Only President Barack Obama would feel compelled to mention the success of the American auto industry in a speech rallying the nation for a long war of annihilation against a vile terror group.
Through the years, even when he’s been his most stalwart-sounding in national-security speeches, you can’t shake the sense that he’d much rather be talking up tax credits for plug-in electric cars, or extolling Obamacare’s mandate for employer coverage of contraception.
The last thing he wanted to do, nearly six years into his presidency, is have to give a primetime address about his new war in Iraq.
Yet he did it and sounded credible, indeed forceful and determined. He condemned the viciousness of the Islamic State. He put himself clearly on record for seeking its destruction. He boasted of his own lethality to our enemies. He extolled American leadership (and talked up the auto companies).
The speech had everything a hawk against the Islamic State would want — except an unmistakable strategy to destroy the Islamic State.

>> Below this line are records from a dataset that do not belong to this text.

===== config.mk =====
export PLATFORM = sky130hd
export DESIGN_NAME = spi_host_controller
export DESIGN_NICKNAME = d
export VERILOG_FILES = /design/src/spi_host_pkg.sv /design/src/spi_host_controller.sv /design/src/spi_tick_gen.sv
export VERILOG_INCLUDE_DIRS = /design/src /design/src/src
export SDC_FILE = /design/constraint.sdc
export NUM_CORES = 1
export LEC_CHECK = 0
export BUFFER_PORTS_ARGS = -buffer_cell sky130_fd_sc_hd__clkbuf_2
export CAP_MARGIN = 10
export CORE_ASPECT_RATIO = 1.2
export CORE_MARGIN = 2
export CORE_UTILIZATION = 30
export DETAILED_ROUTE_END_ITERATION = 8
export GPL_TIMING_DRIVEN = 0
export HOLD_SLACK_MARGIN = 0.15
export PLACE_DENSITY = 0.48
export SLEW_MARGIN = 20
export SYNTH_ARGS = -nofsm -noshare
export SYNTH_HDL_FRONTEND = slang
export SYNTH_SLANG_ARGS = --single-unit

===== constraint.sdc =====
create_clock -name clk -period 3.8 [get_ports clk]
set_input_delay 0.38 -clock clk [delete_from_list [all_inputs] [get_ports clk]]
set_output_delay 0.38 -clock clk [all_outputs]
set_load 0.01 [all_outputs]

===== src/spi_host_defs.svh =====
`ifndef SPI_HOST_DEFS_SVH
`define SPI_HOST_DEFS_SVH

// Register word offsets (byte addresses on the plain port)
`define REG_CONTROL 4'h0
`define REG_DATA 4'h4
`define REG_IRQ_STATUS 4'h8
`define REG_IRQ_MASK 4'hC

// Control register fields
`define CTRL_SELECT_LO 0
`define CTRL_SELECT_HI 7
`define CTRL_ENABLE 8
`define CTRL_PHASE 9
`define CTRL_DIV_LO 10
`define CTRL_DIV_HI 12
`define CTRL_SIZE_LO 13
`define CTRL_SIZE_HI 14
`define CTRL_POLARITY 15
`define CTRL_FAST 16
`define CTRL_BUSY 31
`define CTRL_WRITABLE_HI 16

// Interrupt status bit of the transfer-done event
`define IRQ_DONE_BIT 0

// Reset values
`define CONTROL_RESET 17'h0_0000
`define WORD_RESET 32'h0000_0000

// Prescaler divisors for clock_divider_select 0..7
`define DIV_0 13'h0002
`define DIV_1 13'h0004
`define DIV_2 13'h0008
`define DIV_3 13'h0040
`define DIV_4 13'h0080
`define DIV_5 13'h0400
`define DIV_6 13'h0800
`define DIV_7 13'h1000

`endif


===== src/spi_host_pkg.sv =====
package spi_host_pkg;

    // Transfer word length encoding of word_length_select
    typedef enum logic [1:0] {
        LEN_8,
        LEN_16,
        LEN_24,
        LEN_32
    } word_length_t;

    // Shift engine states
    typedef enum logic [1:0] {
        ST_IDLE,
        ST_FIRST_HALF,
        ST_SECOND_HALF
    } shift_state_t;

endpackage : spi_host_pkg


===== src/spi_host_controller.sv =====
// Operation
// - One serial clock out, one data out, one data in; built when enabled.
// - Host only: every transfer starts here, never from outside.
// - Enable clear: no transfer starts and no interrupt is raised.
// - Clearing enable aborts a running transfer at once.
// - Size field 00/01/10/11 gives 8/16/24/32-bit words.
// - A data write while idle starts one transfer of the written value; data writes during a transfer are ignored.
// - Transmit data comes from the low bits of the written word.
// - Received bits return right-aligned in the data register.
// - Words shift most significant bit first both ways.
// - Eight select outputs, low while their control bit is set.
// - Select lines follow control bits only, independent of transfers.
// - Each finished transfer raises the transfer-done interrupt.
// - Phase picks sample and launch edges; polarity sets idle level.
// - Prescaler picks 2..4096; serial clock is main over twice that.
// - Fast bit ignores prescaler; serial clock is half main clock.
// - Busy flag reads one while a transfer runs.
`timescale 1ns/100ps
`include "spi_host_defs.svh"

module spi_host_controller
    import spi_host_pkg::*;
#(
    parameter bit IMPLEMENT = 1'b1
) (
    input wire logic clk,
    input wire logic reset_n,
    input wire logic [3:0] address,
    input wire logic [31:0] write_data,
    input wire logic write_strobe,
    input wire logic read_strobe,
    output logic [31:0] read_data,
    output logic serial_clock,
    output logic serial_data_out,
    input wire logic serial_data_in,
    output logic [7:0] select_n,
    output logic irq
);
    import spi_host_pkg::*;

    ////////////////////////////////////////////////////////////////////////////
    // Reset release and pin synchroniser

    logic rst_meta;
    logic rst_n;
    logic sdi_meta;
    logic sdi_sync;
    logic [16:0] control;
    logic [31:0] shift_word;
    logic [5:0] bits_left;
    shift_state_t state;
    logic tick;
    logic done_pulse;
    logic [0:0] irq_status;
    logic [0:0] irq_mask;
    logic sample_bit;
    logic [5:0] total_bits;

    initial begin
        if (!IMPLEMENT) begin
            $error("Controller instantiated while not implemented");
        end
    end

    // Asynchronous assert, synchronous release
    always_ff @(posedge clk or negedge reset_n) begin
        if (!reset_n) begin
            rst_meta <= 1'b0;
            rst_n <= 1'b0;
        end else begin
            rst_meta <= 1'b1;
            rst_n <= rst_meta;
        end
    end

    // Data input comes from a pin: two flops before use
    always_ff @(posedge clk or negedge rst_n) begin
        if (!rst_n) begin
            sdi_meta <= 1'b0;
            sdi_sync <= 1'b0;
        end else begin
            sdi_meta <= serial_data_in;
            sdi_sync <= sdi_meta;
        end
    end

    ////////////////////////////////////////////////////////////////////////////
    // Decode helpers

    // Number of bits in a transfer for a size code
    function automatic logic [5:0] length_bits(input logic [1:0] code);
        logic [5:0] n;
        n = 6'h08;
        case (word_length_t'(code))
            LEN_8: n = 6'h08;
            LEN_16: n = 6'h10;
            LEN_24: n = 6'h18;
            LEN_32: n = 6'h20;
            default: n = 6'h08;
        endcase
        return n;
    endfunction : length_bits

    wire logic enable = control[`CTRL_ENABLE];
    wire logic phase = control[`CTRL_PHASE];
    wire logic polarity = control[`CTRL_POLARITY];
    wire logic busy = (state != ST_IDLE);
    wire logic data_write = write_strobe && (address == `REG_DATA);

    assign total_bits = length_bits(control[`CTRL_SIZE_HI:`CTRL_SIZE_LO]);

    ////////////////////////////////////////////////////////////////////////////
    // Control register

    // Writable fields; changes act at once, software keeps them stable mid-word
    always_ff @(posedge clk or negedge rst_n) begin
        if (!rst_n) begin
            control <= `CONTROL_RESET;
        end else if (write_strobe && address == `REG_CONTROL) begin
            control <= write_data[`CTRL_WRITABLE_HI:0];
        end
    end

    // Select lines straight from control bits, registered for clean pins
    always_ff @(posedge clk or negedge rst_n) begin
        if (!rst_n) begin
            select_n <= 8'hFF;
        end else begin
            select_n <= ~control[`CTRL_SELECT_HI:`CTRL_SELECT_LO];
        end
    end

    ////////////////////////////////////////////////////////////////////////////
    // Serial clock timing

    spi_tick_gen #(
        .DIV_WIDTH(13)
    ) u_tick (
        .clk(clk),
        .rst_n(rst_n),
        .run(busy),
        .fast_clock_bit(control[`CTRL_FAST]),
        .clock_divider_select(control[`CTRL_DIV_HI:`CTRL_DIV_LO]),
        .tick(tick)
    );

    ////////////////////////////////////////////////////////////////////////////
    // Shift engine

    // Word aligned so the MSB of the configured length sits at bit 31
    always_ff @(posedge clk or negedge rst_n) begin
        if (!rst_n) begin
            state <= ST_IDLE;
            shift_word <= `WORD_RESET;
            bits_left <= '0;
            sample_bit <= 1'b0;
            done_pulse <= 1'b0;
        end else begin
            done_pulse <= 1'b0;
            if (!enable) begin
                state <= ST_IDLE;
                bits_left <= '0;
            end else begin
                case (state)
                    ST_IDLE: begin
                        if (data_write) begin
                            // Low bits hold the payload; shift it up to the MSB
                            shift_word <= write_data << (6'h20 - total_bits);
                            bits_left <= total_bits;
                            state <= ST_FIRST_HALF;
                        end
                    end
                    ST_FIRST_HALF: begin
                        if (tick) begin
                            // Leading edge: phase 0 samples here
                            if (!phase) begin
                                sample_bit <= sdi_sync;
                            end
                            state <= ST_SECOND_HALF;
                        end
                    end
                    ST_SECOND_HALF: begin
                        if (tick) begin
                            // Trailing edge: phase 0 launches, phase 1 samples
                            shift_word <= {shift_word[30:0], phase ? sdi_sync : sample_bit};
                            bits_left <= bits_left - 1'b1;
                            if (bits_left == 6'h01) begin
                                state <= ST_IDLE;
                                done_pulse <= 1'b1;
                            end else begin
                                state <= ST_FIRST_HALF;
                            end
                        end
                    end
                    default: state <= ST_IDLE;
                endcase
            end
        end
    end

    // Pins from flops; phase 1 launches on the leading edge
    always_ff @(posedge clk or negedge rst_n) begin
        if (!rst_n) begin
            serial_clock <= 1'b0;
            serial_data_out <= 1'b0;
        end else begin
            serial_clock <= polarity ^ (state == ST_SECOND_HALF);
            // Phase 1 launches only with the leading edge, never in the first half
            if (phase && state != ST_SECOND_HALF) begin
                serial_data_out <= serial_data_out;
            end else begin
                serial_data_out <= shift_word[31];
            end
        end
    end

    ////////////////////////////////////////////////////////////////////////////
    // Interrupts

    // Set wins over write-one clear; disabled unit raises nothing
    always_ff @(posedge clk or negedge rst_n) begin
        if (!rst_n) begin
            irq_status <= '0;
            irq_mask <= '0;
        end else begin
            if (write_strobe && address == `REG_IRQ_MASK) begin
                irq_mask <= write_data[`IRQ_DONE_BIT:`IRQ_DONE_BIT];
            end
            if (done_pulse && enable) begin
                irq_status <= 1'b1;
            end else if (write_strobe && address == `REG_IRQ_STATUS &&
                         write_data[`IRQ_DONE_BIT]) begin
                irq_status <= 1'b0;
            end
        end
    end

    // Level interrupt from a flop
    always_ff @(posedge clk or negedge rst_n) begin
        if (!rst_n) begin
            irq <= 1'b0;
        end else begin
            irq <= |(irq_status & irq_mask) && enable;
        end
    end

    ////////////////////////////////////////////////////////////////////////////
    // Read port

    // Received word right-aligned: low total_bits of the shift register
    function automatic logic [31:0] rx_aligned(input logic [31:0] w, input logic [5:0] n);
        logic [31:0] m;
        m = (n == 6'h20) ? 32'hFFFF_FFFF : ((32'h0000_0001 << n) - 32'h0000_0001);
        return w & m;
    endfunction : rx_aligned

    // Read data valid only in the cycle after the strobe; unmapped reads zero
    always_ff @(posedge clk or negedge rst_n) begin
        if (!rst_n) begin
            read_data <= `WORD_RESET;
        end else if (read_strobe) begin
            case (address)
                `REG_CONTROL: read_data <= {busy, 14'h0000, control};
                `REG_DATA: read_data <= rx_aligned(shift_word, total_bits);
                `REG_IRQ_STATUS: read_data <= {31'h0000_0000, irq_status};
                `REG_IRQ_MASK: read_data <= {31'h0000_0000, irq_mask};
                default: read_data <= `WORD_RESET;
            endcase
        end else begin
            read_data <= `WORD_RESET;
        end
    end

endmodule : spi_host_controller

The president compared the Iraq effort to the “counterterrorism” campaigns in Somalia and Yemen, countries where we target individual terrorists from the air and occasionally with special forces amid chaos on the ground. If we want to kill some members of the Islamic State over a period of years while it remains a threat, this is an entirely appropriate model.
The Somalia/Yemen approach is a way, to borrow the president’s formulation from just a week ago, to manage the Islamic State threat rather than to destroy it.

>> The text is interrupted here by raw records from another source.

==> config.mk <==
export PLATFORM = sky130hd
export DESIGN_NAME = ltd_tamper_detector
export DESIGN_NICKNAME = d
export VERILOG_FILES = /design/src/inc/ltd_pkg.sv /design/src/core/ltd_excursion_cnt.sv /design/src/core/ltd_period_timer.sv /design/src/core/ltd_tamper_detector.sv
export SDC_FILE = /design/constraint.sdc
export NUM_CORES = 1
export LEC_CHECK = 0
export BUFFER_PORTS_ARGS = -buffer_cell sky130_fd_sc_hd__buf_2
export CAP_MARGIN = 20
export CORE_MARGIN = 2
export CORE_UTILIZATION = 57
export CTS_BUF_LIST = sky130_fd_sc_hd__clkbuf_2
export DETAILED_ROUTE_END_ITERATION = 12
export PLACE_DENSITY = 0.88
export SYNTH_ARGS = -nofsm -noshare
export SYNTH_HDL_FRONTEND = slang
export SYNTH_SLANG_ARGS = --single-unit
==> constraint.sdc <==
create_clock -name clk_i -period 3.53 [get_ports clk_i]
set_input_delay 0.706 -clock clk_i [delete_from_list [all_inputs] [get_ports clk_i]]
set_output_delay 0.706 -clock clk_i [all_outputs]
set_load 0.05 [all_outputs]
==> src/inc/ltd_pkg.sv <==
// Constants, types and a helper function for the low-power tamper detector
package ltd_pkg;

  // Widths
  localparam int SAMPLE_W   = 16;
  localparam int NUM_PHASES = 3;
  localparam int CNT_W      = 8;
  localparam int FIELD_W    = 5;
  localparam int TGT_W      = 6;
  localparam int DATA_W     = 8;
  localparam int ADDR_W     = 16;

  // Register offsets and reset values
  localparam logic [ADDR_W-1:0] ADDR_THRESH_PERIOD = 16'hec00;
  localparam logic [ADDR_W-1:0] ADDR_RETAINED      = 16'hec01;
  localparam logic [DATA_W-1:0] THRESH_PERIOD_RST  = 8'h00;
  localparam logic [DATA_W-1:0] RETAINED_RST       = 8'h00;

  // Field positions
  localparam int PERIOD_LSB         = 3;
  localparam int PERIOD_MSB         = 7;
  localparam int THR_LSB            = 0;
  localparam int THR_MSB            = 2;
  localparam int NO_TAMPER_DIS_BIT  = 2;

  // Threshold select codes and their peak levels in gain-one sample codes
  localparam logic [2:0] THR_71MV   = 3'h0;
  localparam logic [2:0] THR_1MV    = 3'h3;
  localparam logic [2:0] THR_0471MV = 3'h7;
  localparam logic signed [SAMPLE_W-1:0] LVL_71MV     = 16'sh19b5;
  localparam logic signed [SAMPLE_W-1:0] LVL_1MV      = 16'sh005d;
  localparam logic signed [SAMPLE_W-1:0] LVL_0471MV   = 16'sh002c;
  localparam logic signed [SAMPLE_W-1:0] LVL_RESERVED = 16'sh7fff;

  // Period offsets in 20 ms units, and the hit-count offset in excursions
  localparam logic [TGT_W-1:0] DUAL_PERIOD_OFS   = 6'h0a;
  localparam logic [TGT_W-1:0] SINGLE_PERIOD_OFS = 6'h01;
  localparam logic [TGT_W-1:0] HIT_OFS           = 6'h01;

  // Period unit timing
  localparam int UNIT_TIME_NS    = 20000000;
  localparam int CLK_PERIOD_NS   = 10;
  localparam int UNIT_CYCLES_DEF = UNIT_TIME_NS / CLK_PERIOD_NS;

  // Mode pin encodings {hi, lo}
  localparam logic [1:0] MODE_MEAN  = 2'h0;
  localparam logic [1:0] MODE_FULL  = 2'h1;
  localparam logic [1:0] MODE_WATCH = 2'h2;
  localparam logic [1:0] MODE_SLEEP = 2'h3;

  typedef enum logic [1:0] {ST_OFF, ST_MEASURE, ST_DONE} ltd_state_type;

  typedef struct packed {
    logic              cs;
    logic              we;
    logic [ADDR_W-1:0] addr;
    logic [DATA_W-1:0] wdata;
  } ltd_reg_req_type;

  typedef struct packed {
    logic signed [SAMPLE_W-1:0] phase_c_pos_input;
    logic signed [SAMPLE_W-1:0] phase_b_pos_input;
    logic signed [SAMPLE_W-1:0] phase_a_pos_input;
  } ltd_phase_samples_type;

  // Threshold code to peak level; reserved codes never trip
  function automatic logic signed [SAMPLE_W-1:0] ltd_level(input logic [2:0] code);
    case (code)
      THR_71MV:   ltd_level = LVL_71MV;
      THR_1MV:    ltd_level = LVL_1MV;
      THR_0471MV: ltd_level = LVL_0471MV;
      default:    ltd_level = LVL_RESERVED;
    endcase
  endfunction

endpackage

==> src/core/ltd_excursion_cnt.sv <==
// Per-phase peak comparator and excursion counter
`timescale 1ns/10ps
module ltd_excursion_cnt
  import ltd_pkg::*;
(
  input  wire logic                       clk_i,
  input  wire logic                       rst_b_i,
  input  wire logic                       clr_i,
  input  wire logic                       sample_valid_i,
  input  wire logic signed [SAMPLE_W-1:0] sample_i,
  input  wire logic signed [SAMPLE_W-1:0] level_i,
  output logic         [CNT_W-1:0]        count_o
);

  logic             above_r;
  logic [CNT_W-1:0] count_r;

  // Peak comparison on the positive terminal sample only
  always_ff @(posedge clk_i) begin
    if (!rst_b_i || clr_i) begin
      above_r <= 1'b0;
    end else if (sample_valid_i) begin
      above_r <= (sample_i > level_i);
    end
  end

  // One count per rising excursion, saturating
  always_ff @(posedge clk_i) begin
    if (!rst_b_i || clr_i) begin
      count_r <= '0;
    end else if (sample_valid_i && (sample_i > level_i) && !above_r && (count_r != '1)) begin
      count_r <= count_r + CNT_W'(1);
    end
  end

  assign count_o = count_r;

  a_count_single_step: assert property (@(posedge clk_i) disable iff (!rst_b_i)
    !clr_i |=> (count_r == $past(count_r)) || (count_r == $past(count_r) + CNT_W'(1)))
    else $error("excursion counter moved by more than one");

endmodule

==> src/core/ltd_period_timer.sv <==
// Measurement period timer counting 20 ms units
`timescale 1ns/10ps
module ltd_period_timer
  import ltd_pkg::*;
#(
  parameter int unsigned UNIT_CYCLES = UNIT_CYCLES_DEF
)(
  input  wire logic             clk_i,
  input  wire logic             rst_b_i,
  input  wire logic             run_i,
  input  wire logic [TGT_W-1:0] target_i,
  output logic                  reached_o
);

  logic [31:0]      tick_r;
  logic [TGT_W-1:0] units_r;

  // Cycle prescaler and unit counter, both cleared while idle
  always_ff @(posedge clk_i) begin
    if (!rst_b_i || !run_i) begin
      tick_r  <= '0;
      units_r <= '0;
    end else if (tick_r == 32'(UNIT_CYCLES - 1)) begin
      tick_r <= '0;
      if (units_r != '1) begin
        units_r <= units_r + TGT_W'(1);
      end
    end else begin
      tick_r <= tick_r + 32'd1;
    end
  end

  assign reached_o = run_i && (units_r >= target_i);

endmodule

The Islamic State has occupied an enormous amount of territory in Iraq and Syria, including major population centers. That is why it declared a caliphate and why it has unprecedented resources. To defeat it, this territory must be taken back, and it is unlikely to happen exclusively from the air — especially in the cities.
It will take ground forces. We hope to work with proxy forces, but they are motley groups that will almost certainly need vetting and advising by special operators working closely with them on the ground. But the president ruled out American ground forces.
The cynical interpretation is that he is hoping to do enough against the Islamic State to satisfy domestic political opinion and keep the terror group at bay until he can hand off an incomplete campaign to his successor, who will be left with the difficult choice of whether to truly defeat the Islamic State.
Certainly, the president gives no sign of having absorbed the full magnitude of his policy failures in Iraq and Syria to this point. Former Bush speechwriter Marc Thiessen points out that President George W. Bush, in ordering the surge in Iraq, acknowledged his prior strategy had failed. This established that he had a new understanding of the challenge in the country and underlined his commitment to acting on it. Obama has made no similar acknowledgment, and probably never will.
To be sure, we are a long way from January, when the president explained away the Islamic State’s capture of Fallujah as practically the normal course of things in the Sunni heartland of Iraq. It is good that he says he wants to destroy the Islamic State, good that he has expressed a willingness to extend the bombing campaign to Syria, good that he helped ease the disastrous Prime Minister Nouri al-Maliki from power, and good that he has put together a small coalition of the willing.
Perhaps the execution of what he described in his speech will be very robust and he will find a way to get out of his prohibition on boots on the ground, if it becomes obvious that it is an obstacle to success.
But he has a history of all but walking away from his military commitments. He ordered the surge in Afghanistan, then did all he could never to speak of it again, and now risks creating a new Iraq there with another complete pullout in a few years.
No matter how tough he sounds, his heart is someplace else.